BEGIN

==> config.mk <==
export PLATFORM = sky130hd
export DESIGN_NAME = command_line_tokenizer
export DESIGN_NICKNAME = d
export VERILOG_FILES = /design/src/rtl/clt_pkg.sv /design/src/rtl/command_line_tokenizer.sv /design/src/rtl/clt_step.sv
export SDC_FILE = /design/constraint.sdc
export NUM_CORES = 1
export LEC_CHECK = 0
export BUFFER_PORTS_ARGS = -buffer_cell sky130_fd_sc_hd__buf_4
export CAP_MARGIN = 0
export CORE_ASPECT_RATIO = 2
export CORE_MARGIN = 10
export CORE_UTILIZATION = 40
export DETAILED_ROUTE_END_ITERATION = 7
export SLEW_MARGIN = 20
export SYNTH_ARGS = -nofsm -noshare
export SYNTH_HDL_FRONTEND = slang
export SYNTH_SLANG_ARGS = --single-unit
==> constraint.sdc <==
create_clock -name clock -period 6.2 [get_ports clock]
set_clock_uncertainty 0.05 [all_clocks]
set_input_delay 1.24 -clock clock [delete_from_list [all_inputs] [get_ports clock]]
set_output_delay 1.24 -clock clock [all_outputs]
set_load 0.1 [all_outputs]
==> src/rtl/clt_pkg.sv <==
// Shared types, character codes and helpers for the command-line tokenizer.
// Used by clt_step and command_line_tokenizer; depends on nothing.
package clt_pkg;

   localparam int unsigned MAX_ARGS = 256;
   localparam int unsigned RES_MAX  = 4;
   localparam logic [7:0]  COUNT_CAP =
      ((MAX_ARGS - 1) > 255) ? 8'd255 : 8'(MAX_ARGS - 1);

   localparam logic [15:0] CH_NUL       = 16'h0000;
   localparam logic [15:0] CH_TAB       = 16'h0009;
   localparam logic [15:0] CH_LF        = 16'h000A;
   localparam logic [15:0] CH_SPACE     = 16'h0020;
   localparam logic [15:0] CH_QUOTE     = 16'h0022;
   localparam logic [15:0] CH_ZERO      = 16'h0030;
   localparam logic [15:0] CH_BACKSLASH = 16'h005C;
   localparam logic [15:0] CH_LOWER_N   = 16'h006E;
   localparam logic [15:0] CH_LOWER_T   = 16'h0074;
   localparam logic [15:0] CH_LOWER_X   = 16'h0078;

   typedef enum logic [1:0] {
      KIND_CHAR     = 2'd0,
      KIND_ARG_END  = 2'd1,
      KIND_LINE_END = 2'd2
   } kind_type;

   typedef struct packed {
      logic        in_quotes;
      logic        escape_pending;
      logic        hex_pending;
      logic [15:0] hex_accum;
      logic        arg_nonempty;
      logic        prev_was_quote;
      logic [7:0]  arg_count;
   } parse_state_type;

   typedef struct packed {
      kind_type    kind;
      logic [15:0] ch;
      logic [7:0]  arg_index;
   } result_type;

   typedef result_type burst_type [RES_MAX];

   // Returns {valid, value} for an ASCII hex digit.
   function automatic logic [4:0] hex_digit(input logic [15:0] c);
      logic [4:0] r;
      r = 5'd0;
      if (c >= 16'h0030 && c <= 16'h0039) begin
         r = {1'b1, c[3:0]};
      end else if ((c >= 16'h0061 && c <= 16'h0066) || (c >= 16'h0041 && c <= 16'h0046)) begin
         r = {1'b1, c[3:0] + 4'd9};
      end
      return r;
   endfunction

endpackage

==> src/rtl/command_line_tokenizer.sv <==
// Top level of the streaming command-line tokenizer: input register, parser state,
// and a four-entry result burst register. Depends on clt_pkg and clt_step.
//
//   channel   ports                               direction  moves
//   req       req_valid/ready, req_ch, req_last   in         one character
//   rsp       rsp_valid/ready, rsp_kind,          out        one token result
//             rsp_out_ch, rsp_arg_index
//
// An item is held in the input register, then its results (zero to four) are loaded
// into the burst register and leave one per cycle while rsp_ready is high; the first
// is offered once the item has passed the input register and the burst register.
// Sustained rate is one item per cycle while each item yields at most one result
// and rsp_ready stays high; an item yielding more results holds the input until
// the single result port has drained the burst register.
// Reset is synchronous and clears the parser state and all valid flags.
module command_line_tokenizer
   import clt_pkg::*;
(
   input  logic        clock,
   input  logic        reset,
   input  logic        req_valid,
   output logic        req_ready,
   input  logic [15:0] req_ch,
   input  logic        req_last,
   output logic        rsp_valid,
   input  logic        rsp_ready,
   output logic [1:0]  rsp_kind,
   output logic [15:0] rsp_out_ch,
   output logic [7:0]  rsp_arg_index
);

   logic            in_valid_ff;
   logic [15:0]     in_ch_ff;
   logic            in_last_ff;
   parse_state_type state_ff;
   parse_state_type state_in;
   burst_type       burst_ff;
   burst_type       burst_in;
   logic [2:0]      burst_cnt_ff;
   logic [2:0]      burst_cnt_in;
   burst_type       step_results;
   logic [2:0]      step_count;
   logic            take;
   logic            burst_free;
   logic            advance;

   clt_step u_step (
      .state      (state_ff),
      .ch         (in_ch_ff),
      .last       (in_last_ff),
      .state_next (state_in),
      .results    (step_results),
      .count      (step_count)
   );

   assign rsp_valid     = (burst_cnt_ff != 3'd0);
   assign rsp_kind      = burst_ff[0].kind;
   assign rsp_out_ch    = burst_ff[0].ch;
   assign rsp_arg_index = burst_ff[0].arg_index;

   assign take       = rsp_valid && rsp_ready;
   assign burst_free = (burst_cnt_ff == 3'd0) || ((burst_cnt_ff == 3'd1) && rsp_ready);
   assign advance    = in_valid_ff && burst_free;
   assign req_ready  = !in_valid_ff || advance;

   always_comb begin
      burst_in     = burst_ff;
      burst_cnt_in = burst_cnt_ff;
      if (advance) begin
         burst_in     = step_results;
         burst_cnt_in = step_count;
      end else if (take) begin
         for (int i = 0; i < RES_MAX - 1; i++) begin
            burst_in[i] = burst_ff[i + 1];
         end
         burst_cnt_in = burst_cnt_ff - 3'd1;
      end
   end

   always_ff @(posedge clock) begin
      if (reset) begin
         in_valid_ff  <= 1'b0;
         state_ff     <= '0;
         burst_cnt_ff <= 3'd0;
      end else begin
         if (req_ready) begin
            in_valid_ff <= req_valid;
         end
         if (advance) begin
            state_ff <= state_in;
         end
         burst_cnt_ff <= burst_cnt_in;
      end
      if (req_valid && req_ready) begin
         in_ch_ff   <= req_ch;
         in_last_ff <= req_last;
      end
      burst_ff <= burst_in;
   end

endmodule

==> src/rtl/clt_step.sv <==
// Combinational parse of one character: next parser state and up to four results.
// Depends on clt_pkg.
module clt_step
   import clt_pkg::*;
(
   input  parse_state_type state,
   input  logic [15:0]     ch,
   input  logic            last,
   output parse_state_type state_next,
   output burst_type       results,
   output logic [2:0]      count
);

   always_comb begin
      parse_state_type s;
      burst_type       r;
      logic [2:0]      n;
      logic [4:0]      hd;
      logic            consumed;
      logic [15:0]     mapped;
      logic            is_sep;

      s        = state;
      n        = 3'd0;
      consumed = 1'b0;
      mapped   = ch;
      hd       = hex_digit(ch);
      is_sep   = (ch == CH_SPACE) || (ch == CH_TAB) || (ch == CH_NUL);
      for (int i = 0; i < RES_MAX; i++) begin
         r[i] = '{kind: KIND_CHAR, ch: 16'd0, arg_index: 8'd0};
      end

      if (s.escape_pending) begin
         s.escape_pending = 1'b0;
         if (ch == CH_LOWER_X) begin
            s.hex_pending = 1'b1;
         end else begin
            if (ch == CH_LOWER_N) begin
               mapped = CH_LF;
            end else if (ch == CH_LOWER_T) begin
               mapped = CH_TAB;
            end else if (ch == CH_ZERO) begin
               mapped = CH_NUL;
            end
            r[n[1:0]] = '{kind: KIND_CHAR, ch: mapped, arg_index: s.arg_count};
            n = n + 3'd1;
            s.arg_nonempty = 1'b1;
         end
         s.prev_was_quote = (ch == CH_QUOTE);
      end else begin
         if (s.hex_pending) begin
            if (hd[4]) begin
               s.hex_accum = {s.hex_accum[11:0], hd[3:0]};
               s.prev_was_quote = 1'b0;
               consumed = 1'b1;
            end else begin
               r[n[1:0]] = '{kind: KIND_CHAR, ch: s.hex_accum, arg_index: s.arg_count};
               n = n + 3'd1;
               s.arg_nonempty = 1'b1;
               s.hex_accum = 16'd0;
               s.hex_pending = 1'b0;
            end
         end
         if (!consumed) begin
            if (is_sep && !s.in_quotes) begin
               if (s.arg_nonempty || s.prev_was_quote) begin
                  r[n[1:0]] = '{kind: KIND_ARG_END, ch: 16'd0, arg_index: s.arg_count};
                  n = n + 3'd1;
                  if (s.arg_count < COUNT_CAP) begin
                     s.arg_count = s.arg_count + 8'd1;
                  end
                  s.arg_nonempty = 1'b0;
               end
            end else if (ch == CH_QUOTE) begin
               s.in_quotes = !s.in_quotes;
            end else if (ch == CH_BACKSLASH && s.in_quotes) begin
               s.escape_pending = 1'b1;
            end else begin
               r[n[1:0]] = '{kind: KIND_CHAR, ch: ch, arg_index: s.arg_count};
               n = n + 3'd1;
               s.arg_nonempty = 1'b1;
            end
            s.prev_was_quote = (ch == CH_QUOTE);
         end
      end

      if (last) begin
         if (s.hex_pending) begin
            r[n[1:0]] = '{kind: KIND_CHAR, ch: s.hex_accum, arg_index: s.arg_count};
            n = n + 3'd1;
            s.arg_nonempty = 1'b1;
         end
         if (s.arg_nonempty || s.prev_was_quote) begin
            r[n[1:0]] = '{kind: KIND_ARG_END, ch: 16'd0, arg_index: s.arg_count};
            n = n + 3'd1;
            if (s.arg_count < COUNT_CAP) begin
               s.arg_count = s.arg_count + 8'd1;
            end
         end
         r[n[1:0]] = '{kind: KIND_LINE_END, ch: 16'd0, arg_index: s.arg_count};
         n = n + 3'd1;
         s = '0;
      end

      state_next = s;
      results    = r;
      count      = n;
   end

endmodule
# --- After elaboration in Yosys (flattened, before gate mapping) ---
# Index checks and enable logic that the tools add are counted.
op_classes:
  n_addsub: 8
  magnitude_cmp: 16
  n_eq_ne: 12
  muxes: 87
  bitwise_logic: 4
  n_reduce_logical: 28
op_table:
  columns: ["operator", "n"]
  rows:
  - ["$mux W104", 10]
  - ["$bwmux W104", 5]
  - ["$mux W78", 3]
  - ["$demux W26 S2", 4]
  - ["$mux W26", 7]
  - ["$mux W16", 5]
  - ["$eq A16 B7 Y1 const B", 4]
  - ["$mux W8", 7]
  - ["$eq A16 B6 Y1 const B", 3]
  - ["$mux W24", 2]
  - ["$mux W3", 15]
  - ["$mux W19", 2]
  - ["$ge A16 B7 Y1 const B", 2]
  - ["$le A16 B7 Y1 const B", 2]
  - ["$mux W29", 1]
  - ["$mux W1", 19]
  - ["$add A8 B1 Y8 const B", 2]
  - ["$eq A16 B4 Y1 const B", 1]
  - ["$ge A16 B6 Y1 const B", 1]
  - ["$le A16 B6 Y1 const B", 1]
  - ["$logic_not A16 Y1", 1]
  - ["$lt A8 B8 Y1 const B", 2]
  - ["$logic_and A1 B1 Y1", 13]
  - ["$add A3 B1 Y3 const B", 4]
  - ["16 further kinds", 39]
totals:
  regBits: 154
  inputBits: 21
  output_inout_bits: 28

# --- Depth between registers and ports, before layout ---
# Gate-level depths: netlist of the first run.
depth:
  word_depth: 28
  depth_mapped: 24
  depth_no_buf: 23

# --- Modules after synthesis ---
# From an unflattened synthesis of the first run, not the netlist that was laid out.
hier_totals:
  cells_unflattened: 1040
  hier_area_um2: 9979.6
modules_own_cells:
  columns: ["module", "n_inst", "cells_each", "area_each_um2", "seq_area_each_um2"]
  rows:
  - ["command_line_tokenizer", 1, 406, 6155.9, 4294.1]
  - ["clt_step", 1, 634, 3823.7, 0.0]

# --- Worst setup path before layout of the first run ---
# OpenSTA, ideal clock, no wires.
synth_path:
  path_kind: "reg2reg"
  start: "register in_ch_ff[14]"
  end: "register burst_ff[40] (netlist bit), data pin"
  setup_ps: 132
  arrival_time_ps: 5400
  required_time_ps: 6018
  path_slack_ps: 619
  path_stages_with_launch: 22
  path_cell_list: "edfxtp_1 or4_1 or4_1 buf_2 clkbuf_1 a21oi_1 nor2_1 ha_1 a21oi_1 o21ai_0 a21oi_1 inv_1 ha_1 nand2_1 nand2_1 ha_1 nand2_1 o21ai_0 ha_1 nor4_1 clkbuf_1 a22o_1"
synth_rtl:
  columns: ["item", "line_no", "text"]
  rows:
  - ["start, declared", "command_line_tokenizer.sv:33", "logic [15:0] in_ch_ff;"]
  - ["start signal, assigned", "command_line_tokenizer.sv:95", "in_ch_ff <= req_ch;"]
  - ["end signal, assigned", "command_line_tokenizer.sv:98", "burst_ff <= burst_in;"]
  - ["end, declared", "command_line_tokenizer.sv:37", "burst_type burst_ff;"]

==> flow_metrics.tcl, run 1 <==
set metrics [dict create \
    grt_pass1_wl_um 50200 \
    multiInputGateArea_um2 4320 \
    clockBufferDepth 2 \
    maxSlewViolCount 0 \
    synthCells 959 \
    finalSetupViolations 0 \
    synth_common_cells "edfxtp_1, nand2_1, nor2_1, a21oi_1, a22oi_1" \
    synth-main-ff-cell "edfxtp_1" \
    grt_util_all_layers 0.226 \
    start_util 0.405 \
    core_um2 22500 \
    ys_seq_area_frac 0.470 \
    synth.most_common_cell "edfxtp_1" \
    synthTopCellsByArea "edfxtp_1, dfxtp_1, a22oi_1" \
    path_cells "or4_1 > or4_1 > buf_4 > nor2_1 > a21oi_1 > ha_1 > nand2_1 > o21ai_0 > a21oi_1 > inv_1 > ha_1 > nand2_1 > nand2_1 > ha_1 > nand2_1 > o21ai_0 > inv_1 > ha_1 > inv_1 > a21oi_1 > o31ai_1" \
    placed_area_um2 9660 \
    yosysTopAreaCellShare 0.398 \
    avgSynthCellArea_um2 9.52 \
    power_density_nw_per_um2 442 \
    ff_latch_area_um2 4290 \
    netlist_area_um2 9130 \
    tightest_slew_ns 1.14 \
    ctsRootBufferMaster "clkbuf_16" \
    finalSetupTns_ns 0 \
    drt_iter0_markers 746 \
    wl_um 33700 \
    viasPerCell 6.27 \
    fmax_mhz 174 \
    critical_path.max_stage_delay_ns 0.56 \
    dr.pass1.iters 5 \
    die_w_um 127 \
    num_rows 78 \
    grt_max_degree 71 \
    post_cts_buffers 0 \
    synth-edff-count 121 \
    p_leak_nw 3.77 \
    synth_cell_types 66 \
    vias 7897 \
    rsz0062_at_grt "no" \
    clkTransAtPathRegs_ns 0.06 \
    syn_nets 1008 \
    drc_errors 0 \
    yosys.area.top_type "edfxtp_1" \
    met1_length_um 10700 \
    nets 1017 \
    period_share 0.926 \
    clock-sinks 154 \
    outcome "finished, final reports clean" \
    power_mw 4.52 \
    cts_inserted_buffers 17 \
    min_path_type "reg -> reg" \
    place_congestion 0.997 \
    overflow 0 \
    crit_type "reg -> reg" \
    cap_violations 0 \
    critPathLaunchType "flip-flop" \
    ir_drop_mv 0.318 \
    synthArstFlopShare 0 \
    cts_tree "built" \
    syn_to_final_growth_pct 12.1 \
    highest_layer "met4" \
    ant_nets 0 \
    synth_warnings 0 \
    worstPathMaxFanout 16 \
    wire_per_inst_um 26.7 \
    r2r_start "in_ch_ff[14]" \
    drive_above_1_share 0.130 \
    io-pin-count 49 \
    antenna_found_initial 0 \
    met2_length_um 18800 \
    first_global_vias 8135 \
    fp.dieArea_um2 29600 \
    slowest_stage "or4_1" \
    met3_length_um 1400 \
    clk_latency_ns 0.46 \
    fin_area_um2 10200 \
    hold_violations 0 \
    synth_seq_cells 154 \
    end_kind "flip-flop" \
    antenna_cells 0 \
    h-tree-depth 4 \
    die_h_um 234 \
    portBuffers 48 \
    crit_path_start "in_ch_ff[14]" \
    min_from "burst_cnt_ff[1]" \
    min_period_ns 5.74 \
    nFillCells 2157 \
    relSlewSlack 0.233 \
    critPathArrivalTime_ns 5.87 \
    dpl.hpwl_um 24100 \
    crit_required_ns 6.33 \
]
metal layers:
metal	GRT usage	vias up
li1	-	3591
met2	0.426	339
met4	0.182	0
met3	0.0372	132
met5	0	-
met1	0.205	3835
final timing paths:
check / endpoint / slack, ns / cells past startpoint
worst max-delay path: burst_ff[59] / 0.46 / 21
worst min-delay path: burst_cnt_ff[1] / 0.41 / 2
worst max register to register: burst_ff[59] / 0.46 / 21
worst min register to register: burst_cnt_ff[1] / 0.41 / 2
cells in the final DEF, fill, tap and decap left out, types with 7 or more instances in the layout:
cell type,instances
or4_1,7
a21oi_1,62
and3_1,10
ha_1,28
nor2_1,96
and2_1,9
nor3_1,21
clkbuf_16,17
nand2b_1,8
dfxtp_1,33
a22o_1,40
nor2b_1,16
o31ai_1,8
xnor2_1,7
inv_1,26
buf_4,79
edfxtp_1,121
a31oi_1,12
a22oi_1,57
o211ai_1,7
nand4_1,8
o21ai_0,45
mux2i_1,21
nand3_1,16
nand2_1,109
what timing repair did:
| action | CTS | global route |
|---|---|---|
| hold buffers | 0 | 0 |
| endpoints found under the hold margin | 0 | 0 |
| setup endpoints to repair | 0 | 12 |
| gates resized for setup | 0 | 1 |
where the power goes:
part	total (mW)	switching (mW)	leakage [nW]	internal (mW)
Sequential	1.73	0.138	1.44	1.60
Combinational	1.73	1.36	2.05	0.377
Clock	1.05	0.455	0.280	0.596
Total	4.52	1.95	3.77	2.57
sequential cells by signal, summed over array words and instances, names as in the netlist, 2 cells and up:
| register | count |
|---|---|
| state_ff | 29 |
| burst_cnt_ff | 3 |
| rsp_out_ch | 16 |
| rsp_arg_index | 8 |
| in_ch_ff | 16 |
| burst_ff | 78 |
| rsp_kind | 2 |
kinds of logic (layout without fill, tap and decap cells):
family / count (synthesis) / after routing / synth area share
compound gates: 297 / 297 / 0.227
xor+xnor: 10 / 10 / 0.00959
fa+ha+maj: 28 / 28 / 0.0384
buf+inv: 117 / 138 / 0.0592
flops: 154 / 154 / 0.470
mux: 23 / 23 / 0.0255
simple gates: 330 / 330 / 0.170
critical path: cells and delay by family (launching register included):
kind / cells / cell delay, ns
simple gates: 7 / 1.59
compound gates: 6 / 1.45
fa+ha+maj: 4 / 1.22
buf+inv: 4 / 0.77
flops: 1 / 0.41
layout make-up:
type,count,area share
multi-input cells,688,0.422
flip-flops and latches,154,0.420
repair buffers,79,0.0579
clock buffers,19,0.0423
well taps,280,0.0342
clock inverters,12,0.0138
inverters,28,0.0104
metrics by stage:
step	worst slack (ns)	hold slack, ns	util	instances
after floorplan	0.619	0.382	-	959
after global placement	0.636	0.394	0.429	1229
after detailed placement	0.487	0.406	0.429	1229
after CTS	0.452	0.415	0.454	1260
after global routing	0.0451	0.430	0.454	1260
final	0.460	0.411	0.454	1260
Power figures use the tool's default switching activity.
==> run 2: changes to the inputs <==
- CTS_CLUSTER_SIZE: not set -> 8
- SYNTH_HIERARCHICAL: not set -> 1
==> flow_metrics.tcl, run 2 <==
set metrics [dict create \
    syn_to_final_growth_pct 12.1 \
    dr.pass1.iters 6 \
    path_cells "buf_4 > ha_1 > nor4b_2 > or3_1 > a2111o_1 > and2_1 > o31a_1 > ha_1 > nand2_1 > o21ai_0 > or2_2 > ha_1 > o21ai_0 > ha_1 > nor2_1 > a31oi_1 > inv_1 > ha_1 > nand2_1 > o21ai_0 > buf_4 > a32o_1 > mux2_1" \
    synth_cell_types 89 \
    nets 1099 \
    critPathLaunchType "flip-flop" \
    portBuffers 48 \
    num_rows 81 \
    h-tree-depth 4 \
    tightest_slew_ns 0.942 \
    io-pin-count 49 \
    yosysTopAreaCellShare 0.364 \
    synth_seq_cells 154 \
    min_path_type "reg -> reg" \
    synth_warnings 6 \
    fp.dieArea_um2 32100 \
    mostFrequentLayoutCell "nor2_1" \
    synth-main-ff-cell "edfxtp_1" \
    synth.most_common_cell "nor2_1" \
    ctsRootBufferMaster "clkbuf_16" \
    synth_common_cells "nor2_1, edfxtp_1, a21oi_1, mux2_1, nand2_1" \
    start_util 0.407 \
    largest_register_ffs 78 \
    clk_latency_ns 0.46 \
    synthTopCellsByArea "edfxtp_1, mux2_1, dfxtp_1" \
    clock-sinks 154 \
    syn_nets 1087 \
    clkTransAtPathRegs_ns 0.07 \
    yosys.area_share.simple 0.177 \
    period_share 0.968 \
    netlist_area_um2 9980 \
    fmax_mhz 167 \
    place_congestion 1.01 \
    drive_above_1_share 0.154 \
    fin_area_um2 11200 \
    relSlewSlack 0.365 \
    cts.hold.buffers_added 0 \
    slowest_stage "a2111o_1" \
    wl_um 35000 \
    drc_errors 0 \
    synth_compound_gate_area_share 0.193 \
    finalSetupViolations 0 \
    grt_max_degree 60 \
    clockBufferDepth 2 \
    grt_pass1_wl_um 52700 \
    cts_tree "built" \
    cts_inserted_buffers 17 \
    antenna_cells 0 \
    end_kind "flip-flop" \
    hold_violations 0 \
    crit_type "reg -> reg" \
    crit_required_ns 6.36 \
    critPathArrivalTime_ns 6.16 \
    worstPathMaxFanout 10 \
    drt_iter0_markers 729 \
    synth.area.mux_share 0.0978 \
    die_w_um 132 \
    min_period_ns 6.00 \
    synthCells 1040 \
    vias 8509 \
    cap_violations 0 \
    synthArstFlopShare 0 \
    dpl.hpwl_um 25700 \
    antenna_found_initial 0 \
    overflow 0 \
    power_density_nw_per_um2 395 \
    largestRegisters "burst_ff: 78 flops, state_ff: 29 flops" \
    avgSynthCellArea_um2 9.60 \
    viasPerCell 6.09 \
    largest_register "burst_ff" \
    ys_seq_area_frac 0.430 \
    yosys.area.top_type "edfxtp_1" \
    maxSlewViolCount 0 \
    grt_util_all_layers 0.217 \
    synth-edff-count 121 \
    layout_common_cells "nor2_1, edfxtp_1, a21oi_1" \
    placed_area_um2 10600 \
    first_global_vias 8814 \
    ir_drop_mv 0.244 \
    ant_nets 0 \
    p_leak_nw 4.01 \
    synth_top_family_by_area "compound AO/OA/AOI/OAI gates" \
    die_h_um 243 \
    core_um2 24500 \
    synthAdderAreaFrac 0.0326 \
    cpMostUsedCell "ha_1" \
    finalSetupTns_ns 0 \
    wire_per_inst_um 25.1 \
    synth_xor_area_frac 0.00878 \
    critical_path.max_stage_delay_ns 0.49 \
    outcome "finished, final reports clean" \
]
run 2: cell count changes after synthesis, sizes merged, moves of 10 or more:
cell    delta
mux2      +79
a21oi     +38
a22oi     -52
nand3     +31
mux2i     -15
o21ai     +21
a211oi    +16
nor2      +36
a22o      -39
nor4      +10
buf       +19
nand2     -57
a221oi    +10
run 2: logic make-up (layout without fill, tap and decap cells):
kind of cell / after synthesis / in the layout
flip-flops: 154 / 154
buffers and inverters: 126 / 151
multiplexers: 87 / 87
AO/OA/AOI/OAI: 290 / 290
adder cells (fa/ha/maj): 26 / 26
AND/OR/NAND/NOR: 347 / 347
XOR/XNOR: 10 / 10
run 2: worst max-delay path, delay by kind of cell, from the launching register on:
family,cells,cell delay (ns)
AO/OA/AOI/OAI,7,1.89
adder cells (fa/ha/maj),5,1.35
buffers and inverters,3,0.61
flip-flops,1,0.34
multiplexers,1,0.27
AND/OR/NAND/NOR,7,1.24
run 2: final timing paths:
path,start,to,slack (ns),cells after the start
hold reg to reg,state_ff[8],state_ff[8],0.45,2
hold / removal,state_ff[8],state_ff[8],0.45,2
setup / recovery,in_ch_ff[0],burst_ff[58],0.20,23
setup reg to reg,in_ch_ff[0],burst_ff[58],0.20,23
run 2: power breakdown:
| group | switching, mW | internal [mW] |
|---|---|---|
| sequential | 0.114 | 1.58 |
| clock | 0.456 | 0.557 |
| combinational | 1.33 | 0.393 |
| total | 1.90 | 2.53 |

END

TASK GOAL
The response must contain exactly the lines from the one with "multiplexers,1,0.27" to the end of the entries above, both included, and nothing more.

SOLVED EXERCISE
multiplexers,1,0.27
AND/OR/NAND/NOR,7,1.24
run 2: final timing paths:
path,start,to,slack (ns),cells after the start
hold reg to reg,state_ff[8],state_ff[8],0.45,2
hold / removal,state_ff[8],state_ff[8],0.45,2
setup / recovery,in_ch_ff[0],burst_ff[58],0.20,23
setup reg to reg,in_ch_ff[0],burst_ff[58],0.20,23
run 2: power breakdown:
| group | switching, mW | internal [mW] |
|---|---|---|
| sequential | 0.114 | 1.58 |
| clock | 0.456 | 0.557 |
| combinational | 1.33 | 0.393 |
| total | 1.90 | 2.53 |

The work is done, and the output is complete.